O procurador de Justiça acredita que este número já cresceu bastante no País. “Este número já está defasado. Temos, infelizmente, muito mais que 100 mil pessoas em situação de rua. Os direitos são os mesmo daqueles que não vivem nas ruas. Mas existem algumas peculiaridades com relação a essa população”, afirmou Tavares.

Segundo ele, entre os maiores problemas está a questão da violência.

“Ao mesmo tempo que essa população tem o direito de permanecer em locais públicos, ela sofre uma violência diária por parte não só da comunidade, mas também do próprio Poder Público, porque se trata de pessoas invisíveis para grande parte das pessoas, mas não são invisíveis para a segurança pública. Ainda se trata da população de rua com políticas da segurança pública quando na realidade a política de assistência que deve comandar as demais”, observou Tavares.

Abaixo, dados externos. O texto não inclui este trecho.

**src/rtl/imm_gen_pipe.sv**
```systemverilog
// Immediate generator: decodes the RISC-V immediate, class and PC-relative target
// of each offered instruction and buffers the results in a 2-entry ready/valid FIFO.
module imm_gen_pipe #(
  parameter int XLEN         = 32,
  parameter int SHIFT_DECODE = 1
) (
  input  logic            clk,
  input  logic            rst_n,
  input  logic            flush,
  input  logic            in_valid,
  output logic            in_ready,
  input  logic [31:0]     in_instr,
  input  logic [XLEN-1:0] in_pc,
  output logic            out_valid,
  input  logic            out_ready,
  output logic [XLEN-1:0] out_imm,
  output logic [2:0]      out_type,
  output logic [XLEN-1:0] out_target,
  output logic            out_illegal
);

  typedef enum logic [2:0] {
    T_NONE  = 3'd0,
    T_I     = 3'd1,
    T_S     = 3'd2,
    T_B     = 3'd3,
    T_U     = 3'd4,
    T_J     = 3'd5,
    T_SHAMT = 3'd6,
    T_CSRZ  = 3'd7
  } imm_type_e;

  typedef struct packed {
    logic [XLEN-1:0] imm;
    imm_type_e       typ;
    logic [XLEN-1:0] target;
    logic            illegal;
  } entry_t;

  localparam logic [6:0] OP_LOAD   = 7'b0000011;
  localparam logic [6:0] OP_IMM    = 7'b0010011;
  localparam logic [6:0] OP_AUIPC  = 7'b0010111;
  localparam logic [6:0] OP_IMM_32 = 7'b0011011;
  localparam logic [6:0] OP_STORE  = 7'b0100011;
  localparam logic [6:0] OP_OP     = 7'b0110011;
  localparam logic [6:0] OP_LUI    = 7'b0110111;
  localparam logic [6:0] OP_OP_32  = 7'b0111011;
  localparam logic [6:0] OP_BRANCH = 7'b1100011;
  localparam logic [6:0] OP_JALR   = 7'b1100111;
  localparam logic [6:0] OP_JAL    = 7'b1101111;
  localparam logic [6:0] OP_SYSTEM = 7'b1110011;

  logic [XLEN-1:0] imm_i, imm_s, imm_b, imm_u, imm_j;
  entry_t          dec;
  logic            use_target;
  logic            is_shift;

  assign imm_i = XLEN'($signed(in_instr[31:20]));
  assign imm_s = XLEN'($signed({in_instr[31:25], in_instr[11:7]}));
  assign imm_b = XLEN'($signed({in_instr[31], in_instr[7], in_instr[30:25], in_instr[11:8], 1'b0}));
  assign imm_u = XLEN'($signed({in_instr[31:12], 12'b0}));
  assign imm_j = XLEN'($signed({in_instr[31], in_instr[19:12], in_instr[20], in_instr[30:21], 1'b0}));
  // funct3 of 001 (SLLI) or 101 (SRLI/SRAI)
  assign is_shift = (SHIFT_DECODE != 0) && (in_instr[13:12] == 2'b01);

  always_comb begin
    dec        = '0;
    use_target = 1'b0;
    case (in_instr[6:0])
      OP_IMM: begin
        if (is_shift) begin
          dec.typ = T_SHAMT;
          dec.imm = (XLEN == 64) ? XLEN'(in_instr[25:20]) : XLEN'(in_instr[24:20]);
        end else begin
          dec.typ = T_I;
          dec.imm = imm_i;
        end
      end
      OP_IMM_32: begin
        if (XLEN != 64) begin
          dec.illegal = 1'b1;
        end else if (is_shift) begin
          dec.typ = T_SHAMT;
          dec.imm = XLEN'(in_instr[24:20]);
        end else begin
          dec.typ = T_I;
          dec.imm = imm_i;
        end
      end
      OP_LOAD, OP_JALR: begin
        dec.typ = T_I;
        dec.imm = imm_i;
      end
      OP_STORE: begin
        dec.typ = T_S;
        dec.imm = imm_s;
      end
      OP_BRANCH: begin
        dec.typ    = T_B;
        dec.imm    = imm_b;
        use_target = 1'b1;
      end
      OP_LUI: begin
        dec.typ = T_U;
        dec.imm = imm_u;
      end
      OP_AUIPC: begin
        dec.typ    = T_U;
        dec.imm    = imm_u;
        use_target = 1'b1;
      end
      OP_JAL: begin
        dec.typ    = T_J;
        dec.imm    = imm_j;
        use_target = 1'b1;
      end
      OP_SYSTEM: begin
        if (in_instr[14]) begin
          dec.typ = T_CSRZ;
          dec.imm = XLEN'(in_instr[19:15]);
        end
      end
      OP_OP: begin
      end
      OP_OP_32: begin
        if (XLEN != 64) dec.illegal = 1'b1;
      end
      default: dec.illegal = 1'b1;
    endcase
    if (use_target) dec.target = in_pc + dec.imm;
  end

  entry_t     mem_q [2];
  entry_t     mem_d [2];
  entry_t     head;
  logic       rd_ptr_q, rd_ptr_d;
  logic       wr_ptr_q, wr_ptr_d;
  logic [1:0] count_q, count_d;
  logic       push, pop;

  // in_ready depends only on the stored count (and reset), never on out_ready
  assign in_ready  = rst_n && (count_q != 2'd2);
  assign out_valid = (count_q != 2'd0);
  assign push      = in_valid && in_ready && !flush;
  assign pop       = out_valid && out_ready;

  always_comb begin
    mem_d    = mem_q;
    rd_ptr_d = rd_ptr_q;
    wr_ptr_d = wr_ptr_q;
    count_d  = count_q;
    if (flush) begin
      rd_ptr_d = 1'b0;
      wr_ptr_d = 1'b0;
      count_d  = 2'd0;
    end else begin
      if (push) begin
        mem_d[wr_ptr_q] = dec;
        wr_ptr_d        = ~wr_ptr_q;
      end
      if (pop) rd_ptr_d = ~rd_ptr_q;
      case ({push, pop})
        2'b10:   count_d = count_q + 2'd1;
        2'b01:   count_d = count_q - 2'd1;
        default: count_d = count_q;
      endcase
    end
  end

  always_ff @(posedge clk) begin
    if (!rst_n) begin
      rd_ptr_q <= 1'b0;
      wr_ptr_q <= 1'b0;
      count_q  <= 2'd0;
    end else begin
      rd_ptr_q <= rd_ptr_d;
      wr_ptr_q <= wr_ptr_d;
      count_q  <= count_d;
    end
  end

  always_ff @(posedge clk) begin
    mem_q <= mem_d;
  end

  // Outputs read as zero whenever nothing is presented, including after reset
  assign head        = mem_q[rd_ptr_q];
  assign out_imm     = out_valid ? head.imm     : '0;
  assign out_type    = out_valid ? head.typ     : T_NONE;
  assign out_target  = out_valid ? head.target  : '0;
  assign out_illegal = out_valid ? head.illegal : 1'b0;

endmodule

```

RESPONSABILIDADE DO PODER PÚBLICO

“A maior parte gostaria de sair das ruas se tivesse moradia, condições de trabalho, voltar a estudar”, enfatizou o procurador Paulo César Vieira Tavares

Frente ao crescimento da população em situação de rua, o procurador de Justiça mencionou que o Poder Público tem como responsabilidade elaborar políticas públicas. “É preciso intervir nessa situação. Um dos objetivos é assegurar o acesso amplo, simplificado e seguro aos serviços que integram a saúde, educação, esporte, trabalho, renda etc. Isso significa que essa população precisa receber ações e serviços e isso não é cumprido tanto a nível federal como estadual e municipal. A maior parte gostaria de sair das ruas se tivesse moradia, condições de trabalho, voltar a estudar”, disse Tavares.

EXEMPLO QUE DEU CERTO

O procurador realizou um trabalho importante com a população em situação de rua no município de Londrina. “Hoje há cerca de mil pessoas, nós temos uma área central que era ocupada de forma desordenada. Procuramos realizar reuniões com a comunidade no entorno e com os moradores, demonstrando aos dois lados que é possível a convivência entre esses grupos sociais, que é possível uma interação. Conseguimos também fazer com que a população em situação de rua entendesse que não podia colocar roupas em varais, tomar banho nas praças. Eles entenderam isso e começaram a se policiar. Cobramos do Poder Público para que os banhos fossem oferecidos com mais amplitude também”, contou Tavares.

Alternativas à moradia podem ser oferecidas a essas pessoas, como repúblicas e abrigos. Porém, de acordo com o procurador, ainda há o desafio da dependência em álcool e drogas. “Precisamos fazer com que os Centros de Atenção Psicossocial sejam mais resolutivos, com mais médicos, façam um trabalho mais próximo dessa população. Ele tem que ter um canal para buscar trabalho, retornar à educação para emancipá-lo”, afirmou Tavares.